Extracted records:
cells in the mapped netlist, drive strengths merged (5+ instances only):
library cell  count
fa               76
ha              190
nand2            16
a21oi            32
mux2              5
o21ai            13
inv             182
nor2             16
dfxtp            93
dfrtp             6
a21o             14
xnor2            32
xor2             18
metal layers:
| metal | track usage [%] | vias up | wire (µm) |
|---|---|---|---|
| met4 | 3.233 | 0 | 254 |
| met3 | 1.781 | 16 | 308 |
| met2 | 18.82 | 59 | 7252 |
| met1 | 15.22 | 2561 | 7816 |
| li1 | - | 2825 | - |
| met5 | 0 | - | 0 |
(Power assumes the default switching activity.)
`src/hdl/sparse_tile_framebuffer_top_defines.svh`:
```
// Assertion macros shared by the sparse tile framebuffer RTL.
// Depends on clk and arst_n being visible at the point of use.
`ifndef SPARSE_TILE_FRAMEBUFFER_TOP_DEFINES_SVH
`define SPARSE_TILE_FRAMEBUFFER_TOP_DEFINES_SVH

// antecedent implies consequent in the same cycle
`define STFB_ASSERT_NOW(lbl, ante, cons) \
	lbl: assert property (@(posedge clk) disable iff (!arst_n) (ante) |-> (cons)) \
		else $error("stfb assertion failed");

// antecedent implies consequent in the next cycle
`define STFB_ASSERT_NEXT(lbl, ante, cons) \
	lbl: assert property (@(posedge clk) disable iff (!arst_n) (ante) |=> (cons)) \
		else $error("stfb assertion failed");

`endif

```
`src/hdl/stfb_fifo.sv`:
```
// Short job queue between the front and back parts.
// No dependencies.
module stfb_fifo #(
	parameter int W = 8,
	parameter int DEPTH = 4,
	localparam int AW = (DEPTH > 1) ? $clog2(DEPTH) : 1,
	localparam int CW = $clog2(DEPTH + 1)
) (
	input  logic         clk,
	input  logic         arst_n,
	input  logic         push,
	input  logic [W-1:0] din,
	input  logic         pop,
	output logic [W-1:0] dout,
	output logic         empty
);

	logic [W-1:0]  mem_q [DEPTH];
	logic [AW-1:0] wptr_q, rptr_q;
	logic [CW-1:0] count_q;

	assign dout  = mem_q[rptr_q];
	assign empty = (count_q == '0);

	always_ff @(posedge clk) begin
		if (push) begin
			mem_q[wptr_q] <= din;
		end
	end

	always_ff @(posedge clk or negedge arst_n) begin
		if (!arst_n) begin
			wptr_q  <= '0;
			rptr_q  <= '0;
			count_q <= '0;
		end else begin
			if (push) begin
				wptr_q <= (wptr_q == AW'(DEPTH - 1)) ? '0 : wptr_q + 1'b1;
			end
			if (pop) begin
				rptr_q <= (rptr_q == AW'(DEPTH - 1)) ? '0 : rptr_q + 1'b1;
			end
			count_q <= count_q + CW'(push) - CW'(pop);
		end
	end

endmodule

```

---

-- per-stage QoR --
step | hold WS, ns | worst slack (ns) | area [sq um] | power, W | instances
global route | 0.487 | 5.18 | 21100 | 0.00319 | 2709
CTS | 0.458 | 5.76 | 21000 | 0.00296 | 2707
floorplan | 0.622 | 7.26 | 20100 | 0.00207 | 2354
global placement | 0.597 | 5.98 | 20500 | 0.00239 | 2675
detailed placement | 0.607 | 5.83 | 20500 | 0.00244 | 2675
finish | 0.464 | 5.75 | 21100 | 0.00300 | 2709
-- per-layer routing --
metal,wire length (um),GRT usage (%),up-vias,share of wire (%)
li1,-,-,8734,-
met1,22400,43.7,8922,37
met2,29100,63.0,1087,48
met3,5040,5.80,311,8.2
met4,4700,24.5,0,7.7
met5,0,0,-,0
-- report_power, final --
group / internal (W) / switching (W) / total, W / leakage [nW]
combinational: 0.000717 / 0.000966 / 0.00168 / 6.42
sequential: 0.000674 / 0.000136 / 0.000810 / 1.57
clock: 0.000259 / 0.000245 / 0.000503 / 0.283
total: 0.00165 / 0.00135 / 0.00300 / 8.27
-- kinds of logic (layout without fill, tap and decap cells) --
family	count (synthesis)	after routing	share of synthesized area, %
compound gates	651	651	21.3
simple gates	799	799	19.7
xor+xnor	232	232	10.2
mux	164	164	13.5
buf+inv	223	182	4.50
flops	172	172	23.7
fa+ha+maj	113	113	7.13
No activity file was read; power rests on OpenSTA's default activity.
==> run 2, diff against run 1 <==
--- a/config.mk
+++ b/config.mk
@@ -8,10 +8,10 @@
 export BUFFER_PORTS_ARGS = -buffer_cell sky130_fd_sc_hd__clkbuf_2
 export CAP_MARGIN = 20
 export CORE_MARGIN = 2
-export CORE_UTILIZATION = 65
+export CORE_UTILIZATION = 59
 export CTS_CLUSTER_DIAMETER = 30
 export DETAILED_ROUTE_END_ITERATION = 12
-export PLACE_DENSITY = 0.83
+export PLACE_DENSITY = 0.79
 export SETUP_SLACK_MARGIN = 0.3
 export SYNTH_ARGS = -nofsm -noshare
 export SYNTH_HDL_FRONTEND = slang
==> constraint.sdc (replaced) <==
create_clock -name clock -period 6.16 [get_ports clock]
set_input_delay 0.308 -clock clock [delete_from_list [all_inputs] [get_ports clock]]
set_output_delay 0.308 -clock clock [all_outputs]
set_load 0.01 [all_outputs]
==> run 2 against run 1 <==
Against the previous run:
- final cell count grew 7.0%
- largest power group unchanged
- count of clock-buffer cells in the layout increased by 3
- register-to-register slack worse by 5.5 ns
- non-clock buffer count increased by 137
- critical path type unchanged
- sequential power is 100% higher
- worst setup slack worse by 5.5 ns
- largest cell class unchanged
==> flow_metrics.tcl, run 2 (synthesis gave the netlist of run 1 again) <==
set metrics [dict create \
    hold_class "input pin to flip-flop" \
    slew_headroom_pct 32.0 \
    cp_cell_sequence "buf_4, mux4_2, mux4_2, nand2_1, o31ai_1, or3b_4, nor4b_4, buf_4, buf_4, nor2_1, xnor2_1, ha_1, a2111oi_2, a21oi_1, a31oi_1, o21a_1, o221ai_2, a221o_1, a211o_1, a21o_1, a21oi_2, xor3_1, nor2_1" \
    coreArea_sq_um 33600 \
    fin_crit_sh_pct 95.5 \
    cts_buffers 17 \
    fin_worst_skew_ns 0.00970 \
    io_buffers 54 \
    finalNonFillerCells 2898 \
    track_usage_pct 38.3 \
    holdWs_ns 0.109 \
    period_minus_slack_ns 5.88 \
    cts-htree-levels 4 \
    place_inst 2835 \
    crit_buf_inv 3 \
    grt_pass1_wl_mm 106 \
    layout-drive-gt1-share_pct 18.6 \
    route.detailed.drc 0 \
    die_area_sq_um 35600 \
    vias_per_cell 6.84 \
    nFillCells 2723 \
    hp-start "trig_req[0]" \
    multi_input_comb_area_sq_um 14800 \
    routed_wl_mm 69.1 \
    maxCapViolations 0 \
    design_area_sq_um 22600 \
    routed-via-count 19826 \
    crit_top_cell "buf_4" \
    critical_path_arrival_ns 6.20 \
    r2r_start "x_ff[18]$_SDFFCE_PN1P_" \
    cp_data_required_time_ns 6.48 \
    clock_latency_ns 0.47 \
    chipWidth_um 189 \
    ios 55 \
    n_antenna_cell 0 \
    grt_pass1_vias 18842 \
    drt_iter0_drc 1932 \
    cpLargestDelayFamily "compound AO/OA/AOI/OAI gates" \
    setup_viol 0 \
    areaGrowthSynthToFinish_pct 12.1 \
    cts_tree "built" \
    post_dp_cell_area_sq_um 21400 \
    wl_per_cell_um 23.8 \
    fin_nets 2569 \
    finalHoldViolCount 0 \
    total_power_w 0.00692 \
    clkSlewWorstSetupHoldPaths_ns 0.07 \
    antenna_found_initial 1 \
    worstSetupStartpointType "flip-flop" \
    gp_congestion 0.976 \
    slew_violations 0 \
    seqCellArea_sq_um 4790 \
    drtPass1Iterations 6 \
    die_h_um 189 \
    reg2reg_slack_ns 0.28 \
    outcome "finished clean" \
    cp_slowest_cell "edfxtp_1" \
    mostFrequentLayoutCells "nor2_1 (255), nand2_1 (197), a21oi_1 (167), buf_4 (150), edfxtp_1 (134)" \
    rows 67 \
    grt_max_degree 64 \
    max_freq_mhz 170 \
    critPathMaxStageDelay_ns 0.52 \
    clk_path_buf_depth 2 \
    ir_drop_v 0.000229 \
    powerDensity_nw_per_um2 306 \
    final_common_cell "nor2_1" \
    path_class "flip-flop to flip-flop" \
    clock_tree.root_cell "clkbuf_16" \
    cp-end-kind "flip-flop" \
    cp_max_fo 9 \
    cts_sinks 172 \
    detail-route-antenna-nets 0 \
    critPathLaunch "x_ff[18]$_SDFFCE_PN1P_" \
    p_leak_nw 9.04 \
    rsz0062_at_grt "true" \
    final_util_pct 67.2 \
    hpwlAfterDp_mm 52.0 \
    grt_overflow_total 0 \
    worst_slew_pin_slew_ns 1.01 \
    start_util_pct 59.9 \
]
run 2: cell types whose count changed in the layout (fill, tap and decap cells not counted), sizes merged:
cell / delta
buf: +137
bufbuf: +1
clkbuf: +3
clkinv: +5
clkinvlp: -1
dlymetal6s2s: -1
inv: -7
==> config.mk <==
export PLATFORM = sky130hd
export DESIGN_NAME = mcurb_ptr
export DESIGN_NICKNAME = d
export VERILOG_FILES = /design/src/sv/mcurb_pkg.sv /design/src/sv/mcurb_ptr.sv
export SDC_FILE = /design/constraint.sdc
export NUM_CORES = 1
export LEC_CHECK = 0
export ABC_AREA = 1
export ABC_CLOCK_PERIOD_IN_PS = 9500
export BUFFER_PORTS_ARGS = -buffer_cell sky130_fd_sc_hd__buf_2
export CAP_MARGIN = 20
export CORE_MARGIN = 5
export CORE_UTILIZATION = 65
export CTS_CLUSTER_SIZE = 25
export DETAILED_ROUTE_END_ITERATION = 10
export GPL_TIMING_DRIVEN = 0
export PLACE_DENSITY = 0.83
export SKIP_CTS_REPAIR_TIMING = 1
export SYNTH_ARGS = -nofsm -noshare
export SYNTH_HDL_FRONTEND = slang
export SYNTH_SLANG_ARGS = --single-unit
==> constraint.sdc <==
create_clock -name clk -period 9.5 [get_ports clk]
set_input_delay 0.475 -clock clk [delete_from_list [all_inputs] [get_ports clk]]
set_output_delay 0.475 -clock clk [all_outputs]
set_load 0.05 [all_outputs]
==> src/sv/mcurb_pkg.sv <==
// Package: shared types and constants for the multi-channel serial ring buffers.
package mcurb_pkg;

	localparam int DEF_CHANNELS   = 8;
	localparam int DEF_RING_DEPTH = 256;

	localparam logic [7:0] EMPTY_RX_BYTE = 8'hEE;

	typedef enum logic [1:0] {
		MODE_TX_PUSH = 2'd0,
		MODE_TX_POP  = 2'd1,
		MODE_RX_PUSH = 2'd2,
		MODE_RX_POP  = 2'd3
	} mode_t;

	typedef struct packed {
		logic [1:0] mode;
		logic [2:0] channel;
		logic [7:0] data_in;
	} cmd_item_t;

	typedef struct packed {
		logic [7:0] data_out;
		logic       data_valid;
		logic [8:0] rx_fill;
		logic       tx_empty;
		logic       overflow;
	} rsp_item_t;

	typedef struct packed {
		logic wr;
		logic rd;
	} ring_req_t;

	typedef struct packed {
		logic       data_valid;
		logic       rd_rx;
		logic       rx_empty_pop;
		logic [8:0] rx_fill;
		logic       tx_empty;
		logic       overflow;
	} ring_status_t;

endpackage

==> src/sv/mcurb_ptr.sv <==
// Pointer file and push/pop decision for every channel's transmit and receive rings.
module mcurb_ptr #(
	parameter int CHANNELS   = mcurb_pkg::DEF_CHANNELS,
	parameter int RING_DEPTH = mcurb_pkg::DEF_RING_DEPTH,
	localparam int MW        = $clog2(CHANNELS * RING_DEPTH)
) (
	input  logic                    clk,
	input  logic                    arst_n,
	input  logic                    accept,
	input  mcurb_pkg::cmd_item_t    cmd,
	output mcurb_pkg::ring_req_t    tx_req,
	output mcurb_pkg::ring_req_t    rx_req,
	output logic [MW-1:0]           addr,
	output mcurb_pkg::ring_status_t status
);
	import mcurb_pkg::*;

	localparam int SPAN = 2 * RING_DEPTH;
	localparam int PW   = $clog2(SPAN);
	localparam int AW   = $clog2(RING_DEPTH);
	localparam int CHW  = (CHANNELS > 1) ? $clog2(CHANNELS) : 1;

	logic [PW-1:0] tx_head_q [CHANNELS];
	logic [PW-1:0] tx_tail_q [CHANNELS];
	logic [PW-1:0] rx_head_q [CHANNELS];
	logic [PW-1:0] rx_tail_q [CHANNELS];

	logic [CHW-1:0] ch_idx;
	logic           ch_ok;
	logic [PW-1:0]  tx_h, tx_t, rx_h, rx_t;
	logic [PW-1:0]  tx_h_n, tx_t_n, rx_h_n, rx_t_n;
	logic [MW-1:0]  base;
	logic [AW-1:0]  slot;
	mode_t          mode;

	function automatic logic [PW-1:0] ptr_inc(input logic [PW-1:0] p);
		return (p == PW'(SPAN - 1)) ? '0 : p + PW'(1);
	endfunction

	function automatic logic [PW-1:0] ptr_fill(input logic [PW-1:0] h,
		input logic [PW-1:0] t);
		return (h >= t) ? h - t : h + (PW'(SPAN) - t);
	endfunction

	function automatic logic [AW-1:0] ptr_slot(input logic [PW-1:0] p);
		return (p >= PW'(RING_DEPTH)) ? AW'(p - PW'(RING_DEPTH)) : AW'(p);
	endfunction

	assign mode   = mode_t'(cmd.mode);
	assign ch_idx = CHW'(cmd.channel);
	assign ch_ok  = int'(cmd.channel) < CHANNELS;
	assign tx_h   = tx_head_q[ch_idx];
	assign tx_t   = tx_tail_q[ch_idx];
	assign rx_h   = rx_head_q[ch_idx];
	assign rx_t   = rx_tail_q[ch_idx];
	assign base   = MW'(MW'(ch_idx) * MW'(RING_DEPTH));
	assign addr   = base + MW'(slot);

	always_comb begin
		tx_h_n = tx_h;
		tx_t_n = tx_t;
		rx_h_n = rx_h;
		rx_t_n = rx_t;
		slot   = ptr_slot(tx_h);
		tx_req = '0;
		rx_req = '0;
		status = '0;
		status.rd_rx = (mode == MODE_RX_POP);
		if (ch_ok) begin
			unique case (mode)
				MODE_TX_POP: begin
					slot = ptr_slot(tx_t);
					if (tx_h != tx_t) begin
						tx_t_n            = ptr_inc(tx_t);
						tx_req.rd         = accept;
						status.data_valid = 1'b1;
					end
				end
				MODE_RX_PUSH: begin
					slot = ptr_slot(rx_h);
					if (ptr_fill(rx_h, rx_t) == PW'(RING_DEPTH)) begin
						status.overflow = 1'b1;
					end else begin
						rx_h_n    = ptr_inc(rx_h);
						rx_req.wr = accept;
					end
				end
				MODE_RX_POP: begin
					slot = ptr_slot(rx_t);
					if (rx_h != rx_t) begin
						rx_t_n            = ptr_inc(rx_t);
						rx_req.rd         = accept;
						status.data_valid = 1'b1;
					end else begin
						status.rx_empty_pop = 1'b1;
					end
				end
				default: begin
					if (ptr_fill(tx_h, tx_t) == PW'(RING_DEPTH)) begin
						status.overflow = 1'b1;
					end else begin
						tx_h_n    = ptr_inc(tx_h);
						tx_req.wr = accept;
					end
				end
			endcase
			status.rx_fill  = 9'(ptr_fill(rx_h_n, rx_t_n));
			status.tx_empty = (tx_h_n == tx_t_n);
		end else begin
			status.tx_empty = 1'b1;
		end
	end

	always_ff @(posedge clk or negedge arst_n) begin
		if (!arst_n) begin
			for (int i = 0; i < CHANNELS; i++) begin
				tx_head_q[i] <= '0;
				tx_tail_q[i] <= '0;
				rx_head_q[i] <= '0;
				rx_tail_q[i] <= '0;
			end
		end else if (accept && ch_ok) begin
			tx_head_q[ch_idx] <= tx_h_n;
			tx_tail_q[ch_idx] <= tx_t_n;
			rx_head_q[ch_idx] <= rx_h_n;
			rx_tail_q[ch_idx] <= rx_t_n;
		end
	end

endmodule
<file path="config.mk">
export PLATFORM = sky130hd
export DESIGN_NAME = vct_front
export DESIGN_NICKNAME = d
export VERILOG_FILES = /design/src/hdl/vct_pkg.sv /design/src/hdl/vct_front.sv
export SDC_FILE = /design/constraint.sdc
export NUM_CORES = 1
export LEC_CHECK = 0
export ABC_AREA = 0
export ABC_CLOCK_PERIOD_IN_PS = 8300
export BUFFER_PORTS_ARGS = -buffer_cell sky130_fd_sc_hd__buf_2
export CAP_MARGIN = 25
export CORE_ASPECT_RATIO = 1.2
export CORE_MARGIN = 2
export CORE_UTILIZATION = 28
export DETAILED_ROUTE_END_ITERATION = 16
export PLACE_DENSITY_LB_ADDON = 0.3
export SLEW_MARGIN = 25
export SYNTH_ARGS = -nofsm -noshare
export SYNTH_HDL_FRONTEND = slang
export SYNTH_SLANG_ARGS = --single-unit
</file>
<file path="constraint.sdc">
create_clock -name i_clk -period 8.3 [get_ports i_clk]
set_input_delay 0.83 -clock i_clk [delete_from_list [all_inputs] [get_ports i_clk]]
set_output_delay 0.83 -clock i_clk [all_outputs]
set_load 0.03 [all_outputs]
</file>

* * *

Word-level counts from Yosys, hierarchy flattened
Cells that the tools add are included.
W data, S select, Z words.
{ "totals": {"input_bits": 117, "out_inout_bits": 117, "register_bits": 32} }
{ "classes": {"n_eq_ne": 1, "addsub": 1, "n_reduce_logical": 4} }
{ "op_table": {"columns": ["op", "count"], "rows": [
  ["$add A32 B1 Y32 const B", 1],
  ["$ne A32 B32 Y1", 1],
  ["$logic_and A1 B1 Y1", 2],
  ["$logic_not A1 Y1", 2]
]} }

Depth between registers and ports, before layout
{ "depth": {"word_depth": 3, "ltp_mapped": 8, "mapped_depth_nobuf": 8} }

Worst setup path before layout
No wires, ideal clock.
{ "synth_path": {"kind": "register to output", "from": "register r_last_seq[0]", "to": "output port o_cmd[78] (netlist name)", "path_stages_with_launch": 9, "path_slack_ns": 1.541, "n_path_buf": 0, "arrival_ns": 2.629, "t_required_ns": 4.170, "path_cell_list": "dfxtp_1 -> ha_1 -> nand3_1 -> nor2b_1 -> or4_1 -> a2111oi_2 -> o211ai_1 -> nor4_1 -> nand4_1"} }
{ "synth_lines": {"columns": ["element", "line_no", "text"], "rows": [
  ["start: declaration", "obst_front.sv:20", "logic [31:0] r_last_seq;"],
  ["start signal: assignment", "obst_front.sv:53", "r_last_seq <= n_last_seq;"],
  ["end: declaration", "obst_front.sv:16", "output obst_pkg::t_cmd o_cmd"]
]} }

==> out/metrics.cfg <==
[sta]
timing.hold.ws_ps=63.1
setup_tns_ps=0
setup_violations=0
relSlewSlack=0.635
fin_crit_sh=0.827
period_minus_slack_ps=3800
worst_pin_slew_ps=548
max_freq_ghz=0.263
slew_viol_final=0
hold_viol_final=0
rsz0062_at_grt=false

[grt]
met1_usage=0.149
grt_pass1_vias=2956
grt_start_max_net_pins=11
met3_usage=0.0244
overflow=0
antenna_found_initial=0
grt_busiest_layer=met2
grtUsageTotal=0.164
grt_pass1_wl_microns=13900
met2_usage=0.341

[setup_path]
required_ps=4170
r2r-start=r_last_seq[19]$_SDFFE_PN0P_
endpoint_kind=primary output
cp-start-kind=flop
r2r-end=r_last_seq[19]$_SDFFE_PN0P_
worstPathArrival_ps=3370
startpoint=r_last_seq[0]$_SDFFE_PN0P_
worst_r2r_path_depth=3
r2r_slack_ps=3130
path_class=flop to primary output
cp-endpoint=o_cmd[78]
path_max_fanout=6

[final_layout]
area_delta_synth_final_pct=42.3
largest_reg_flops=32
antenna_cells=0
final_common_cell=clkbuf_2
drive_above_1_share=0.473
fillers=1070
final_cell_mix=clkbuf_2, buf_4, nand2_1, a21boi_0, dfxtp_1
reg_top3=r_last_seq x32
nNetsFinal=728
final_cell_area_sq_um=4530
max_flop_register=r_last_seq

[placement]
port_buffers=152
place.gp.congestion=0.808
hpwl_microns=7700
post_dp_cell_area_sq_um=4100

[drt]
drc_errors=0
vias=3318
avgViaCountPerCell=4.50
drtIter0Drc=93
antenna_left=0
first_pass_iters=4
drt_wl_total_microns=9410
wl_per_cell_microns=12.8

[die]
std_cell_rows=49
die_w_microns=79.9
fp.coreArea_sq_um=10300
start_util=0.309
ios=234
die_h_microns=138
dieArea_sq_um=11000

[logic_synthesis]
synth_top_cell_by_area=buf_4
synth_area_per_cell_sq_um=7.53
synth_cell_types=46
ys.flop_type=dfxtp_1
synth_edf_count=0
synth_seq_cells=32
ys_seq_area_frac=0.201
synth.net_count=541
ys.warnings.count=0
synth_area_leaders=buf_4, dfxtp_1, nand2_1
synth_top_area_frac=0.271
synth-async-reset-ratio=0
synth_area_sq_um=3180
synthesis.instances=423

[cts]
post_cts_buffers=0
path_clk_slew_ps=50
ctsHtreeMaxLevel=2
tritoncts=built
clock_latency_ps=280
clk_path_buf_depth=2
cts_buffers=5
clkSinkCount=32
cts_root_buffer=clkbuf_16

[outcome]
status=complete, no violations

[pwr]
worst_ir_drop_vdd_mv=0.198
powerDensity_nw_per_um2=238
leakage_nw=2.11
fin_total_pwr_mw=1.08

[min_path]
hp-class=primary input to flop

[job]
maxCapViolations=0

> **Work item**:
A word-for-word copy of the lines above from the one with "step | hold" through the one with "group / internal", inclusive, is the only output wanted.

> **Exercise output**:
step | hold WS, ns | worst slack (ns) | area [sq um] | power, W | instances
global route | 0.487 | 5.18 | 21100 | 0.00319 | 2709
CTS | 0.458 | 5.76 | 21000 | 0.00296 | 2707
floorplan | 0.622 | 7.26 | 20100 | 0.00207 | 2354
global placement | 0.597 | 5.98 | 20500 | 0.00239 | 2675
detailed placement | 0.607 | 5.83 | 20500 | 0.00244 | 2675
finish | 0.464 | 5.75 | 21100 | 0.00300 | 2709
-- per-layer routing --
metal,wire length (um),GRT usage (%),up-vias,share of wire (%)
li1,-,-,8734,-
met1,22400,43.7,8922,37
met2,29100,63.0,1087,48
met3,5040,5.80,311,8.2
met4,4700,24.5,0,7.7
met5,0,0,-,0
-- report_power, final --
group / internal (W) / switching (W) / total, W / leakage [nW]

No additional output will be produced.